Simon A M, Goodenough D A, Paul D L
Department of Neurobiology, Harvard Medical School, Boston, Massachusetts 02115, USA.
Curr Biol. 1998 Feb 26;8(5):295-8. doi: 10.1016/s0960-9822(98)70113-7.
Activation of cardiac muscle is mediated by the His-Purkinje system, a discrete pathway containing fast-conducting cells (Purkinje fibers) which coordinate the spread of excitation from the atrioventricular node (AV node) to ventricular myocardium [1]. Although pathologies of this specialized conduction system are common in humans, especially among the elderly [2], their molecular bases have not been defined. Gap junctions are present at appositions between Purkinje fibers and could provide a mechanism for propagating impulses between these cells [3]. Studies of the expression of connexins - the family of proteins from which gap junctions are formed - reveal that connexin40 (Cx40) is prominent in the conduction system [4]. In order to study the role of gap junction communication in cardiac conduction, we generated mice that lack Cx40. Using electrocardiographic analysis, we show that Cx40 null mice have cardiac conduction abnormalities characteristic of first-degree atrioventricular block with associated bundle branch block. Thus, gap junctions are essential for the rapid conduction of impulses in the His-Purkinje system.

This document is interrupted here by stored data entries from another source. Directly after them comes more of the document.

[config.mk]
export PLATFORM = sky130hd
export DESIGN_NAME = seven_seg_scan
export DESIGN_NICKNAME = d
export VERILOG_FILES = /design/src/rtl/seven_seg_pkg.sv /design/src/rtl/seven_seg_scan_hex7seg.sv /design/src/rtl/seven_seg_scan.sv
export SDC_FILE = /design/constraint.sdc
export NUM_CORES = 1
export LEC_CHECK = 0
export ABC_CLOCK_PERIOD_IN_PS = 3200
export BUFFER_PORTS_ARGS = -buffer_cell sky130_fd_sc_hd__buf_4
export CAP_MARGIN = 15
export CORE_MARGIN = 2
export CORE_UTILIZATION = 40
export CTS_CLUSTER_SIZE = 8
export DETAILED_ROUTE_END_ITERATION = 6
export PLACE_DENSITY = 0.69
export SLEW_MARGIN = 5
export SYNTH_ARGS = -nofsm -noshare
export SYNTH_HDL_FRONTEND = slang
export SYNTH_SLANG_ARGS = --single-unit
[constraint.sdc]
create_clock -name clk -period 3.2 [get_ports clk]
set_input_delay 0 -clock clk [delete_from_list [all_inputs] [get_ports clk]]
set_output_delay 0 -clock clk [all_outputs]
set_load 0.005 [all_outputs]
[src/rtl/seven_seg_pkg.sv]
`default_nettype none
// ============================================================================
// Module   : seven_seg_pkg
// Purpose  : Shared constants for the multiplexed seven-segment scanner:
//            hex-to-segment table, blank patterns and digit-index width.
// Revision : 1.0 - initial release
// ============================================================================
package seven_seg_pkg;

  // Digit index width (eight digits)
  localparam int IDX_W = 3;
  localparam logic [IDX_W-1:0] IDX_LAST = '1;

  // Active-low "everything dark" patterns
  localparam logic [7:0] SEG_OFF = 8'hFF;
  localparam logic [7:0] AN_OFF  = 8'hFF;

  // Active-low segment codes, dp bit (7) off; entry n is the glyph for nibble n
  localparam logic [15:0][7:0] HEX_SEG = {
    8'h8E, 8'h86, 8'hA1, 8'hC6, 8'h83, 8'h88, 8'h90, 8'h80,
    8'hF8, 8'h82, 8'h92, 8'h99, 8'hB0, 8'hA4, 8'hF9, 8'hC0
  };

endpackage
`default_nettype wire

[src/rtl/seven_seg_scan_hex7seg.sv]
`default_nettype none
// ============================================================================
// Module   : hex7seg
// Purpose  : Combinational nibble + decimal point to active-low segments.
//            seg_o[6:0] = g..a, seg_o[7] = dp (0 = lit).
// Revision : 1.0 - initial release
// ============================================================================
module hex7seg
  import seven_seg_pkg::*;
(
  input  logic [3:0] nib_i,
  input  logic       dp_i,
  output logic [7:0] seg_o
);

  // Table lookup, then pull the dp bit low when the point is requested
  always_comb begin
    seg_o = HEX_SEG[nib_i] & ~{dp_i, 7'b000_0000};
  end

endmodule
`default_nettype wire

[src/rtl/seven_seg_scan.sv]
`default_nettype none
// ============================================================================
// Module   : seven_seg_scan
// Purpose  : Eight-digit time-multiplexed seven-segment driver. A prescaler
//            sets the slot length; inputs are captured into a frame buffer
//            at frame wrap, on load_now, or right after reset, so a frame is
//            never torn. an/seg are registered and active-low.
// Options  : define SEVEN_SEG_LEADING_ZERO_BLANK_EN to darken digits above
//            the highest nonzero buffered nibble (digit 0 always shown).
// Revision : 1.0 - initial release
// ============================================================================
module seven_seg_scan
  import seven_seg_pkg::*;
#(
  parameter int SCAN_DIV = 50000   // clk cycles per digit slot, 2..65535
) (
  input  logic        clk,
  input  logic        rst,
  input  logic [31:0] disp_num,
  input  logic [7:0]  point_en,
  input  logic [7:0]  blank,
  input  logic        load_now,
  output logic [7:0]  an,
  output logic [7:0]  seg,
  output logic        frame_done
);

  localparam logic [15:0] PRESC_LAST = 16'(SCAN_DIV - 1);

  logic [15:0]      presc_q, presc_d;
  logic [IDX_W-1:0] idx_q,   idx_d;
  logic [31:0]      num_q,   num_d;
  logic [7:0]       pt_q,    pt_d;
  logic [7:0]       blk_q,   blk_d;
  logic             pend_q,  pend_d;
  logic             fd_q,    fd_d;
  logic [7:0]       an_q,    an_d;
  logic [7:0]       seg_q,   seg_d;

  logic             tick;
  logic             load;
  logic             lz_dark;
  logic             dark;
  logic [3:0]       cur_nib;
  logic [7:0]       cur_seg;

  assign tick    = (presc_q == PRESC_LAST);
  // Wrap-load and load_now collapse into one capture; pending covers reset exit
  assign load    = pend_q | load_now | (tick & (idx_q == IDX_LAST));
  assign cur_nib = num_q[{idx_q, 2'b00} +: 4];

`ifdef SEVEN_SEG_LEADING_ZERO_BLANK_EN
  // Digit is a leading zero when it and every nibble above it are zero
  assign lz_dark = (idx_q != '0) && ((num_q >> {idx_q, 2'b00}) == 32'd0);
`else
  assign lz_dark = 1'b0;
`endif

  assign dark = blk_q[idx_q] | lz_dark;

  hex7seg u_hex7seg (
    .nib_i (cur_nib),
    .dp_i  (pt_q[idx_q]),
    .seg_o (cur_seg)
  );

  // Next-state: prescaler/index advance, frame capture, registered drive values
  always_comb begin
    presc_d = tick ? 16'd0 : presc_q + 16'd1;
    idx_d   = tick ? idx_q + 1'b1 : idx_q;
    num_d   = num_q;
    pt_d    = pt_q;
    blk_d   = blk_q;
    pend_d  = pend_q & ~load;
    fd_d    = load;
    if (load) begin
      num_d = disp_num;
      pt_d  = point_en;
      blk_d = blank;
    end
    an_d  = dark ? AN_OFF  : ~(8'b0000_0001 << idx_q);
    seg_d = dark ? SEG_OFF : cur_seg;
  end

  // State register with synchronous reset; reset forces a capture on exit
  always_ff @(posedge clk) begin
    if (rst) begin
      presc_q <= 16'd0;
      idx_q   <= '0;
      num_q   <= 32'd0;
      pt_q    <= 8'd0;
      blk_q   <= 8'd0;
      pend_q  <= 1'b1;
      fd_q    <= 1'b0;
      an_q    <= AN_OFF;
      seg_q   <= SEG_OFF;
    end else begin
      presc_q <= presc_d;
      idx_q   <= idx_d;
      num_q   <= num_d;
      pt_q    <= pt_d;
      blk_q   <= blk_d;
      pend_q  <= pend_d;
      fd_q    <= fd_d;
      an_q    <= an_d;
      seg_q   <= seg_d;
    end
  end

  assign an         = an_q;
  assign seg        = seg_q;
  assign frame_done = fd_q;

endmodule
`default_nettype wire
[src/rtl/niosfirmware_mem_arbiter.sv]
// Two-port round-robin arbiter in front of a single-port on-chip RAM.
// The RAM has one cycle of read latency, so each granted read returns on the cycle after it is accepted.
module niosfirmware_mem_arbiter #(
  parameter int ADDR_W = 11,
  parameter int DATA_W = 32
) (
  input  logic                clk,
  input  logic                reset,
  input  logic [ADDR_W-1:0]   a_address,
  input  logic [DATA_W/8-1:0] a_byteenable,
  input  logic                a_read,
  input  logic                a_write,
  input  logic [DATA_W-1:0]   a_writedata,
  output logic                a_waitrequest,
  output logic [DATA_W-1:0]   a_readdata,
  output logic                a_readdatavalid,
  input  logic [ADDR_W-1:0]   b_address,
  input  logic [DATA_W/8-1:0] b_byteenable,
  input  logic                b_read,
  input  logic                b_write,
  input  logic [DATA_W-1:0]   b_writedata,
  output logic                b_waitrequest,
  output logic [DATA_W-1:0]   b_readdata,
  output logic                b_readdatavalid,
  output logic [ADDR_W-1:0]   mem_address,
  output logic [DATA_W/8-1:0] mem_byteenable,
  output logic                mem_chipselect,
  output logic                mem_write,
  output logic [DATA_W-1:0]   mem_writedata,
  output logic                mem_clken,
  input  logic [DATA_W-1:0]   mem_readdata
);

  typedef enum logic {PORT_A = 1'b0, PORT_B = 1'b1} port_t;

  port_t last_grant;
  port_t pend_port;
  logic  pend_valid;
  logic  req_a, req_b;
  logic  grant_a, grant_b;
  logic  rd_accept;

  assign req_a = a_read | a_write;
  assign req_b = b_read | b_write;

  // A tie goes to whichever port did not win last; reset blocks every grant.
  always_comb begin
    grant_a = 1'b0;
    grant_b = 1'b0;
    if (!reset) begin
      if (req_a && (!req_b || last_grant == PORT_B))
        grant_a = 1'b1;
      else if (req_b)
        grant_b = 1'b1;
    end
  end

  assign a_waitrequest = req_a & ~grant_a;
  assign b_waitrequest = req_b & ~grant_b;

  always_comb begin
    mem_address    = '0;
    mem_byteenable = '0;
    mem_writedata  = '0;
    mem_write      = 1'b0;
    if (grant_a) begin
      mem_address    = a_address;
      mem_byteenable = a_byteenable;
      mem_writedata  = a_writedata;
      mem_write      = a_write;
    end else if (grant_b) begin
      mem_address    = b_address;
      mem_byteenable = b_byteenable;
      mem_writedata  = b_writedata;
      mem_write      = b_write;
    end
  end

  assign mem_chipselect = grant_a | grant_b;
  assign mem_clken      = ~reset;

  // A read issued together with a write is treated as a write only.
  assign rd_accept = (grant_a & a_read & ~a_write) | (grant_b & b_read & ~b_write);

  always_ff @(posedge clk or posedge reset) begin
    if (reset) begin
      last_grant <= PORT_B;
      pend_valid <= 1'b0;
      pend_port  <= PORT_A;
    end else begin
      if (grant_a)
        last_grant <= PORT_A;
      else if (grant_b)
        last_grant <= PORT_B;
      pend_valid <= rd_accept;
      if (rd_accept)
        pend_port <= grant_b ? PORT_B : PORT_A;
    end
  end

  assign a_readdatavalid = pend_valid & (pend_port == PORT_A);
  assign b_readdatavalid = pend_valid & (pend_port == PORT_B);
  assign a_readdata      = mem_readdata;
  assign b_readdata      = mem_readdata;

endmodule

心肌的激活由希氏-浦肯野系统介导,这是一条离散的通路,包含快速传导细胞(浦肯野纤维),可协调兴奋从房室结(AV结)向心室肌的传播[1]。尽管这种特殊传导系统的病变在人类中很常见,尤其是在老年人中[2],但其分子基础尚未明确。间隙连接存在于浦肯野纤维之间的连接处,可为这些细胞之间的冲动传播提供一种机制[3]。对连接蛋白(形成间隙连接的蛋白质家族)表达的研究表明,连接蛋白40(Cx40)在传导系统中很突出[4]。为了研究间隙连接通讯在心脏传导中的作用,我们培育了缺乏Cx40的小鼠。通过心电图分析,我们发现Cx40基因敲除小鼠具有一度房室传导阻滞伴相关束支阻滞的心脏传导异常特征。因此,间隙连接对于希氏-浦肯野系统中冲动的快速传导至关重要。